WHAT YOU ARE ASKED TO DO
All the entries that follow must be written out again exactly.
INFORMATION SHOWN START
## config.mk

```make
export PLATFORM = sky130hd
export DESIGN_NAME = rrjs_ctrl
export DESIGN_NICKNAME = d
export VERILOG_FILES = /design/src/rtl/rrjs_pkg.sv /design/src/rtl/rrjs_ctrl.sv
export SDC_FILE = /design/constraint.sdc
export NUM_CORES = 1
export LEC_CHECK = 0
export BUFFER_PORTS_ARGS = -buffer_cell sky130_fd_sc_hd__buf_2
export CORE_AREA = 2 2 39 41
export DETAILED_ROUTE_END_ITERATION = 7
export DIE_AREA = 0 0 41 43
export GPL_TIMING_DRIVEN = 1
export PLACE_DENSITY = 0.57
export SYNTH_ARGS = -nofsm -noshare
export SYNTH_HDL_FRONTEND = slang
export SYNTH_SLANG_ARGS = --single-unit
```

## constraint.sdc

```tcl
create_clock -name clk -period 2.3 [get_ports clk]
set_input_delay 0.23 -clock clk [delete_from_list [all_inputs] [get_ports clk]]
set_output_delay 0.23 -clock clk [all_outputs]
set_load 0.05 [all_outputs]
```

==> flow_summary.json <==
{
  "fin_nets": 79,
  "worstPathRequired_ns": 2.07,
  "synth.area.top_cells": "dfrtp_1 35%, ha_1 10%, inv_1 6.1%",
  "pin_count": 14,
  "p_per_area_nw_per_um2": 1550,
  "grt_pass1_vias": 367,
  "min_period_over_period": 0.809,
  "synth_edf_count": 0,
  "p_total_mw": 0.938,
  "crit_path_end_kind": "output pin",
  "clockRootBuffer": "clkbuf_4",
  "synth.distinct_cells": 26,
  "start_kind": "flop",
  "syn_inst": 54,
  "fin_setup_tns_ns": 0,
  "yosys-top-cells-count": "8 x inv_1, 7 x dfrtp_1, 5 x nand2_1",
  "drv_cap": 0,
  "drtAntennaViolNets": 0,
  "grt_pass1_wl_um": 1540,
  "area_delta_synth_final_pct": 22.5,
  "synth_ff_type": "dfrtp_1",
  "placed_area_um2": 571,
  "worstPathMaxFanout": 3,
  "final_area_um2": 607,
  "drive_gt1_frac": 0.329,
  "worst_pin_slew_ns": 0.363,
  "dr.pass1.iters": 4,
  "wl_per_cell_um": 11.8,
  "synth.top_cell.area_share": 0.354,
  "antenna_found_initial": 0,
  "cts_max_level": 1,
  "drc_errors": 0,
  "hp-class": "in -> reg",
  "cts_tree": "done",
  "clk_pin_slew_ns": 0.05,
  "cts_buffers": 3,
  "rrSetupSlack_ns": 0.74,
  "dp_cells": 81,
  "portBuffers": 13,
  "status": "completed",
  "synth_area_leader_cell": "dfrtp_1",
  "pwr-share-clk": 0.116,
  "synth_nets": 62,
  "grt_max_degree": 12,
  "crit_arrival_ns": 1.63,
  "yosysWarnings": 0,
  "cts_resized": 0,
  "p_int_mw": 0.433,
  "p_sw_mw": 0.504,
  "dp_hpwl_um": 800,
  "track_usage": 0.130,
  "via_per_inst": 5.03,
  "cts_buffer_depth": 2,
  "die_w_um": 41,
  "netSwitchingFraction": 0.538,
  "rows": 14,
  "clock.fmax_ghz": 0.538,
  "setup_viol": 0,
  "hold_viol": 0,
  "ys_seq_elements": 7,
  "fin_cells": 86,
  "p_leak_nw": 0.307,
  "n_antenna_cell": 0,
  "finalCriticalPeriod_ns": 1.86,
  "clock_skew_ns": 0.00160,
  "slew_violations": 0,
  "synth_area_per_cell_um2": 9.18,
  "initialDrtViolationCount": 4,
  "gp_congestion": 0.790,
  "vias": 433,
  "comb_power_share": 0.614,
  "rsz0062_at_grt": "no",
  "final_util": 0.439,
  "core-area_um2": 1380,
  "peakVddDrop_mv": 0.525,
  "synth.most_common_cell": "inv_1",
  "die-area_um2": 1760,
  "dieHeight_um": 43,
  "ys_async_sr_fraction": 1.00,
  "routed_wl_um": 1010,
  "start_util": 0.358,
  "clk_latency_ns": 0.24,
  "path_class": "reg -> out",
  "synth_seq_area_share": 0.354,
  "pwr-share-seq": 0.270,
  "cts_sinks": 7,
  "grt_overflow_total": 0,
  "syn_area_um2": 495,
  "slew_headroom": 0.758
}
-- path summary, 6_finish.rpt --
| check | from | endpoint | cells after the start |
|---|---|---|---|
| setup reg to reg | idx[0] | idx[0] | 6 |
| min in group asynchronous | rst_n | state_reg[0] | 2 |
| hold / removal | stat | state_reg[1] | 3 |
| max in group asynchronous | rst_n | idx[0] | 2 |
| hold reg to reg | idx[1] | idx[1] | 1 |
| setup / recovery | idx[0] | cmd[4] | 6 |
INFORMATION SHOWN END
EXERCISE OUTPUT
## config.mk

```make
export PLATFORM = sky130hd
export DESIGN_NAME = rrjs_ctrl
export DESIGN_NICKNAME = d
export VERILOG_FILES = /design/src/rtl/rrjs_pkg.sv /design/src/rtl/rrjs_ctrl.sv
export SDC_FILE = /design/constraint.sdc
export NUM_CORES = 1
export LEC_CHECK = 0
export BUFFER_PORTS_ARGS = -buffer_cell sky130_fd_sc_hd__buf_2
export CORE_AREA = 2 2 39 41
export DETAILED_ROUTE_END_ITERATION = 7
export DIE_AREA = 0 0 41 43
export GPL_TIMING_DRIVEN = 1
export PLACE_DENSITY = 0.57
export SYNTH_ARGS = -nofsm -noshare
export SYNTH_HDL_FRONTEND = slang
export SYNTH_SLANG_ARGS = --single-unit
```

## constraint.sdc

```tcl
create_clock -name clk -period 2.3 [get_ports clk]
set_input_delay 0.23 -clock clk [delete_from_list [all_inputs] [get_ports clk]]
set_output_delay 0.23 -clock clk [all_outputs]
set_load 0.05 [all_outputs]
```

==> flow_summary.json <==
{
  "fin_nets": 79,
  "worstPathRequired_ns": 2.07,
  "synth.area.top_cells": "dfrtp_1 35%, ha_1 10%, inv_1 6.1%",
  "pin_count": 14,
  "p_per_area_nw_per_um2": 1550,
  "grt_pass1_vias": 367,
  "min_period_over_period": 0.809,
  "synth_edf_count": 0,
  "p_total_mw": 0.938,
  "crit_path_end_kind": "output pin",
  "clockRootBuffer": "clkbuf_4",
  "synth.distinct_cells": 26,
  "start_kind": "flop",
  "syn_inst": 54,
  "fin_setup_tns_ns": 0,
  "yosys-top-cells-count": "8 x inv_1, 7 x dfrtp_1, 5 x nand2_1",
  "drv_cap": 0,
  "drtAntennaViolNets": 0,
  "grt_pass1_wl_um": 1540,
  "area_delta_synth_final_pct": 22.5,
  "synth_ff_type": "dfrtp_1",
  "placed_area_um2": 571,
  "worstPathMaxFanout": 3,
  "final_area_um2": 607,
  "drive_gt1_frac": 0.329,
  "worst_pin_slew_ns": 0.363,
  "dr.pass1.iters": 4,
  "wl_per_cell_um": 11.8,
  "synth.top_cell.area_share": 0.354,
  "antenna_found_initial": 0,
  "cts_max_level": 1,
  "drc_errors": 0,
  "hp-class": "in -> reg",
  "cts_tree": "done",
  "clk_pin_slew_ns": 0.05,
  "cts_buffers": 3,
  "rrSetupSlack_ns": 0.74,
  "dp_cells": 81,
  "portBuffers": 13,
  "status": "completed",
  "synth_area_leader_cell": "dfrtp_1",
  "pwr-share-clk": 0.116,
  "synth_nets": 62,
  "grt_max_degree": 12,
  "crit_arrival_ns": 1.63,
  "yosysWarnings": 0,
  "cts_resized": 0,
  "p_int_mw": 0.433,
  "p_sw_mw": 0.504,
  "dp_hpwl_um": 800,
  "track_usage": 0.130,
  "via_per_inst": 5.03,
  "cts_buffer_depth": 2,
  "die_w_um": 41,
  "netSwitchingFraction": 0.538,
  "rows": 14,
  "clock.fmax_ghz": 0.538,
  "setup_viol": 0,
  "hold_viol": 0,
  "ys_seq_elements": 7,
  "fin_cells": 86,
  "p_leak_nw": 0.307,
  "n_antenna_cell": 0,
  "finalCriticalPeriod_ns": 1.86,
  "clock_skew_ns": 0.00160,
  "slew_violations": 0,
  "synth_area_per_cell_um2": 9.18,
  "initialDrtViolationCount": 4,
  "gp_congestion": 0.790,
  "vias": 433,
  "comb_power_share": 0.614,
  "rsz0062_at_grt": "no",
  "final_util": 0.439,
  "core-area_um2": 1380,
  "peakVddDrop_mv": 0.525,
  "synth.most_common_cell": "inv_1",
  "die-area_um2": 1760,
  "dieHeight_um": 43,
  "ys_async_sr_fraction": 1.00,
  "routed_wl_um": 1010,
  "start_util": 0.358,
  "clk_latency_ns": 0.24,
  "path_class": "reg -> out",
  "synth_seq_area_share": 0.354,
  "pwr-share-seq": 0.270,
  "cts_sinks": 7,
  "grt_overflow_total": 0,
  "syn_area_um2": 495,
  "slew_headroom": 0.758
}
-- path summary, 6_finish.rpt --
| check | from | endpoint | cells after the start |
|---|---|---|---|
| setup reg to reg | idx[0] | idx[0] | 6 |
| min in group asynchronous | rst_n | state_reg[0] | 2 |
| hold / removal | stat | state_reg[1] | 3 |
| max in group asynchronous | rst_n | idx[0] | 2 |
| hold reg to reg | idx[1] | idx[1] | 1 |
| setup / recovery | idx[0] | cmd[4] | 6 |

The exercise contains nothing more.